After building the infrastructure to analyse the code in an Ubuntu release I decided to satisfy a simple curiosity and figure out how much GNU software is actually part of a modern distribution. I picked Ubuntu natty (released in April) as a reference, am counting lines of code (LOC) as the rough metric for size of a given project, and am considering only the “main” repository, supposedly the core of the distribution, actually packaged by Ubuntu and not repackaged from Debian.

Figure 1: Total LOC split by project in Ubuntu natty's main repository

Figure 1 shows the total LOC in Ubuntu natty split by the major projects that produce it. By this metric GNU software is about 8%. I didn’t include GNOME in the GNU category because it seems to now be effectively run outside GNU but including that the total for GNU would be around 13%.

I found two things to be really surprising in this chart. The first is that the kernel is actually comparable in size to all the GNU software1. The second is that small projects actually dominate the total amount. It seems that at least for what Ubuntu packages, the origin of the software is highly dispersed.
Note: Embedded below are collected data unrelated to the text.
File: src/rtl/uart_pkg.sv
// Shared UART definitions: conf field positions, receiver states and the baud divider.
// The transmitter uses the same package, so both ends agree on the conf layout.
package uart_pkg;

  localparam int CONF_BAUD_MSB = 7;
  localparam int CONF_BAUD_LSB = 5;
  localparam int CONF_PAR_EN   = 1;
  localparam int CONF_PAR_ODD  = 0;

  typedef enum logic [2:0] {
    ST_IDLE, ST_START, ST_DATA, ST_PARITY, ST_STOP, ST_BREAK
  } rx_state_t;

  typedef struct packed {
    logic       frame_err;
    logic       parity_err;
    logic [7:0] data;
  } rx_frame_t;

  // Clocks per bit minus one; the bit counter runs 0..limit.
  function automatic logic [31:0] baud_limit(input int unsigned freq, input logic [2:0] sel);
    int unsigned baud;
    case (sel)
      3'd0:    baud = 1200;
      3'd1:    baud = 2400;
      3'd2:    baud = 4800;
      3'd3:    baud = 9600;
      3'd4:    baud = 19200;
      3'd5:    baud = 38400;
      3'd6:    baud = 57600;
      default: baud = 115200;
    endcase
    return freq / baud - 1;
  endfunction

endpackage

File: src/rtl/uart_sync2.sv
// Two-flop synchronizer for the serial line; resets to the idle (high) level.
module uart_sync2 (
  input  logic clock,
  input  logic reset,
  input  logic d,
  output logic q
);

  logic meta;

  always_ff @(posedge clock) begin
    if (!reset) {q, meta} <= 2'b11;
    else        {q, meta} <= {meta, d};
  end

endmodule

File: src/rtl/uart_rx.sv
// UART receiver: start/8 data/optional parity/stop, mid-bit sampling,
// single-entry valid/ready output with a sticky overrun flag.
module uart_rx
  import uart_pkg::*;
#(
  parameter int FREQ            = 50000000,
  parameter int CONFIG_WIDTH    = 8,
  parameter int UART_DATA_WIDTH = 8
) (
  input  logic                    clock,
  input  logic                    reset,
  input  logic                    rx,
  output logic [7:0]              dout,
  output logic                    dout_valid,
  input  logic                    dout_ready,
  output logic                    parity_err,
  output logic                    frame_err,
  output logic                    overrun,
  input  logic [CONFIG_WIDTH-1:0] conf
);

  localparam int BCW = $clog2(UART_DATA_WIDTH);

  rx_state_t                   st, st_nxt;
  logic                        rx_s;
  logic [CONFIG_WIDTH-1:0]     rx_conf;
  logic [31:0]                 baud_cnt, lim, half;
  logic [7:0][31:0]            lim_tab;
  logic [BCW-1:0]              bit_cnt;
  logic [UART_DATA_WIDTH-1:0]  shreg;
  logic                        par_bad, stop_bad, done_q;
  logic                        cnt_clr, cnt_tick, enter_data, smp, par_smp, done;
  logic                        hs, unused_conf;
  rx_frame_t                   frm, out_q;

  uart_sync2 u_sync (.clock(clock), .reset(reset), .d(rx), .q(rx_s));

  for (genvar g = 0; g < 8; g++) begin : g_lim
    assign lim_tab[g] = baud_limit(FREQ, 3'(g));
  end

  assign lim         = lim_tab[rx_conf[CONF_BAUD_MSB:CONF_BAUD_LSB]];
  assign half        = lim >> 1;
  assign cnt_tick    = (baud_cnt == lim);
  assign unused_conf = ^rx_conf;

  always_ff @(posedge clock) begin
    if (!reset) st <= ST_IDLE;
    else        st <= st_nxt;
  end

  always_comb begin
    st_nxt     = st;
    cnt_clr    = 1'b0;
    enter_data = 1'b0;
    smp        = 1'b0;
    par_smp    = 1'b0;
    done       = 1'b0;
    case (st)
      ST_IDLE: begin
        cnt_clr = 1'b1;
        if (!rx_s) st_nxt = ST_START;
      end
      // A start bit that is high again at mid-bit is a glitch.
      ST_START: if (baud_cnt == half) begin
        cnt_clr = 1'b1;
        if (rx_s) st_nxt = ST_IDLE;
        else begin
          st_nxt     = ST_DATA;
          enter_data = 1'b1;
        end
      end
      ST_DATA: if (cnt_tick) begin
        smp = 1'b1;
        if (bit_cnt == BCW'(UART_DATA_WIDTH - 1))
          st_nxt = rx_conf[CONF_PAR_EN] ? ST_PARITY : ST_STOP;
      end
      ST_PARITY: if (cnt_tick) begin
        par_smp = 1'b1;
        st_nxt  = ST_STOP;
      end
      ST_STOP: if (cnt_tick) begin
        done   = 1'b1;
        st_nxt = rx_s ? ST_IDLE : ST_BREAK;
      end
      // Held-low line must return high before a new start bit is accepted.
      ST_BREAK: begin
        cnt_clr = 1'b1;
        if (rx_s) st_nxt = ST_IDLE;
      end
      default: st_nxt = ST_IDLE;
    endcase
  end

  always_ff @(posedge clock) begin
    if (!reset) begin
      rx_conf  <= '0;
      baud_cnt <= '0;
      bit_cnt  <= '0;
      shreg    <= '0;
      par_bad  <= 1'b0;
      stop_bad <= 1'b0;
      done_q   <= 1'b0;
    end else begin
      if (st == ST_IDLE) rx_conf <= conf;
      baud_cnt <= (cnt_clr || cnt_tick) ? '0 : baud_cnt + 32'd1;
      if (enter_data) begin
        bit_cnt <= '0;
        par_bad <= 1'b0;
      end
      if (smp) begin
        shreg[bit_cnt] <= rx_s;
        bit_cnt        <= bit_cnt + BCW'(1);
      end
      if (par_smp) par_bad <= rx_s ^ (^shreg) ^ rx_conf[CONF_PAR_ODD];
      if (done)    stop_bad <= ~rx_s;
      done_q <= done;
    end
  end

  assign frm = '{frame_err: stop_bad, parity_err: par_bad, data: shreg};
  assign hs  = dout_valid & dout_ready;

  // A frame landing in the same cycle as a handshake replaces the old one.
  always_ff @(posedge clock) begin
    if (!reset) begin
      out_q      <= '0;
      dout_valid <= 1'b0;
      overrun    <= 1'b0;
    end else begin
      if (done_q && (!dout_valid || dout_ready)) begin
        out_q      <= frm;
        dout_valid <= 1'b1;
      end else if (hs) begin
        dout_valid <= 1'b0;
      end
      if (done_q && dout_valid && !dout_ready) overrun <= 1'b1;
      else if (hs)                             overrun <= 1'b0;
    end
  end

  assign dout       = out_q.data;
  assign parity_err = out_q.parity_err;
  assign frame_err  = out_q.frame_err;

endmodule

File: config.mk
export PLATFORM = sky130hd
export DESIGN_NAME = uart_rx
export DESIGN_NICKNAME = d
export VERILOG_FILES = /design/src/rtl/uart_pkg.sv /design/src/rtl/uart_sync2.sv /design/src/rtl/uart_rx.sv
export SDC_FILE = /design/constraint.sdc
export NUM_CORES = 1
export LEC_CHECK = 0
export ABC_CLOCK_PERIOD_IN_PS = 2100
export BUFFER_PORTS_ARGS = -buffer_cell sky130_fd_sc_hd__buf_4
export CORE_MARGIN = 5
export CORE_UTILIZATION = 54
export CTS_CLUSTER_SIZE = 40
export DETAILED_ROUTE_END_ITERATION = 8
export PLACE_DENSITY = 0.76
export SETUP_SLACK_MARGIN = 0.02
export SLEW_MARGIN = 25
export SYNTH_ARGS = -nofsm -noshare
export SYNTH_HDL_FRONTEND = slang
export SYNTH_HIERARCHICAL = 1
export SYNTH_SLANG_ARGS = --single-unit
File: constraint.sdc
create_clock -name clock -period 2.1 [get_ports clock]
set_clock_uncertainty 0.2 [all_clocks]
set_input_delay 0.42 -clock clock [delete_from_list [all_inputs] [get_ports clock]]
set_output_delay 0.42 -clock clock [all_outputs]
set_load 0.05 [all_outputs]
Figure 2: LOC Split of GNU packages in Ubuntu natty's main repository

Figure 2 shows the split of the GNU category into its components. As you’d expect glibc/gcc/binutils/gdb are the big ticket items. What strikes me from this split is that nearly all these packages have popular alternatives in use. It seems you could put together a fully functional distribution without any GNU software and not cause too much disruption to end-users. gdb is probably the notable exception and is still shipped even by those that would rather avoid GNU software, like FreeBSD.

It seems that when it comes to modern Linux-based distributions the tendency has been for the distribution to be the organization point of a highly dispersed set of software sources. No single project accounts for more than 10% of the total and a complete modern system is only formed by this aggregation.

As before the code for these comparisons is reasonably tidy and GPL2. It’s up on GitHub. This is very much a work in progress and although I’m reasonably confident the LOC counts are reasonably correct I welcome bug reports.

  1. The kernel slice includes not just the kernel but also its direct dependencies like iptables and udev. The kernel itself is 6% of the total.